Jack Kerouac: Mexico City Blues

October 3, 2012

“The immense triangular arc from New York to Mexico City to San Francisco”: Jack Kerouac writes in The Dharma Bums.

After two publishers turned down On the Road in quick succession, Kerouac went to Mexico in a huff to stay with William Burroughs.   It was a dispiriting time for him, but also an experimental time, with poetry suddenly emerging as a complement, or maybe a counterpoint, to prose.

Mexico City Blues opens with this note: “I want to be considered a jazz poet/ blowing a long blues in an afternoon jam/ session on Sunday I take 242 choruses;/ my ideas vary and sometimes roll from/ chorus to chorus or from halfway through/ a chorus to halfway into the next.”

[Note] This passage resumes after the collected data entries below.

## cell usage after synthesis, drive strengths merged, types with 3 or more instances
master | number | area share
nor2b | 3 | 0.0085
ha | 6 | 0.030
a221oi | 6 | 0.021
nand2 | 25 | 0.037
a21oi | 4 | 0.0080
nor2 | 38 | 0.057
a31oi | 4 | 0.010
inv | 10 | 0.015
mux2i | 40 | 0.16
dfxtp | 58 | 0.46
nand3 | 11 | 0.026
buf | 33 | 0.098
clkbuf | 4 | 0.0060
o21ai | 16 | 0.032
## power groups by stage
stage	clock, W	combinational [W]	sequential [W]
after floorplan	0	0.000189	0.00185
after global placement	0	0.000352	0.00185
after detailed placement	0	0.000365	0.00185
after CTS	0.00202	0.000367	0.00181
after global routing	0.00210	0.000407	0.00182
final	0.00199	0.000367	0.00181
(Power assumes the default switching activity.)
[config.mk]
export PLATFORM = sky130hd
export DESIGN_NAME = pwmtb_top
export DESIGN_NICKNAME = d
export VERILOG_FILES = /design/src/inc/pwmtb_pkg.sv /design/src/inc/pwmtb_aq_if.sv /design/src/pwmtb_aq.sv /design/src/pwmtb_top.sv
export SDC_FILE = /design/constraint.sdc
export NUM_CORES = 1
export LEC_CHECK = 0
export ABC_AREA = 1
export ABC_CLOCK_PERIOD_IN_PS = 26300
export BUFFER_PORTS_ARGS = -buffer_cell sky130_fd_sc_hd__buf_4
export CAP_MARGIN = 20
export CORE_MARGIN = 3
export CORE_UTILIZATION = 35
export CTS_BUF_LIST = sky130_fd_sc_hd__clkbuf_4 sky130_fd_sc_hd__clkbuf_8
export DETAILED_ROUTE_END_ITERATION = 16
export GPL_ROUTABILITY_DRIVEN = 0
export PLACE_DENSITY = 0.53
export SLEW_MARGIN = 20
export SYNTH_ARGS = -nofsm -noshare
export SYNTH_HDL_FRONTEND = slang
export SYNTH_SLANG_ARGS = --single-unit
[constraint.sdc]
create_clock -name CLK_IN -period 26.3 [get_ports CLK_IN]
set_clock_uncertainty 0.1 [all_clocks]
set_input_delay 3.945 -clock CLK_IN [delete_from_list [all_inputs] [get_ports CLK_IN]]
set_output_delay 3.945 -clock CLK_IN [all_outputs]
set_load 0.05 [all_outputs]
<file path="config.mk">
export PLATFORM = sky130hd
export DESIGN_NAME = compressed_config_loader
export DESIGN_NICKNAME = d
export VERILOG_FILES = /design/src/hdl/cfg_loader_pkg.sv /design/src/hdl/cell_expander.sv /design/src/hdl/compressed_config_loader.sv
export SDC_FILE = /design/constraint.sdc
export NUM_CORES = 1
export LEC_CHECK = 0
export ABC_CLOCK_PERIOD_IN_PS = 2800
export BUFFER_PORTS_ARGS = -buffer_cell sky130_fd_sc_hd__buf_2
export CAP_MARGIN = 20
export CORE_MARGIN = 1
export CORE_UTILIZATION = 40
export DETAILED_ROUTE_END_ITERATION = 10
export PLACE_DENSITY_LB_ADDON = 0.05
export SYNTH_ARGS = -nofsm -noshare
export SYNTH_HDL_FRONTEND = slang
export SYNTH_SLANG_ARGS = --single-unit
export TNS_END_PERCENT = 5
</file>
<file path="constraint.sdc">
create_clock -name i_clock -period 2.8 [get_ports i_clock]
set_clock_uncertainty 0.15 [all_clocks]
set_input_delay 0.56 -clock i_clock [delete_from_list [all_inputs] [get_ports i_clock]]
set_output_delay 0.56 -clock i_clock [all_outputs]
set_load 0.05 [all_outputs]
</file>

I’m not sure if I like the poetry better than the prose, but the line breaks are interesting, the jazz rhythms are interesting, especially the idea of constraint.   In an 1968 interview with Ted Berrigan for The Paris Review, Kerouac says: “As for my regular English verse, I knocked it out fast like the prose, using, get this, the size of the notebook page for the form and length of the poem, just as a musician has to get out, a jazz musician, his statement within a certain number of bars, within one chorus which spills over into the next, but he has to stop where the chorus page stops.”

Mexico City isn’t much of a physical city in these poems, but it is the place where jazz becomes poetry.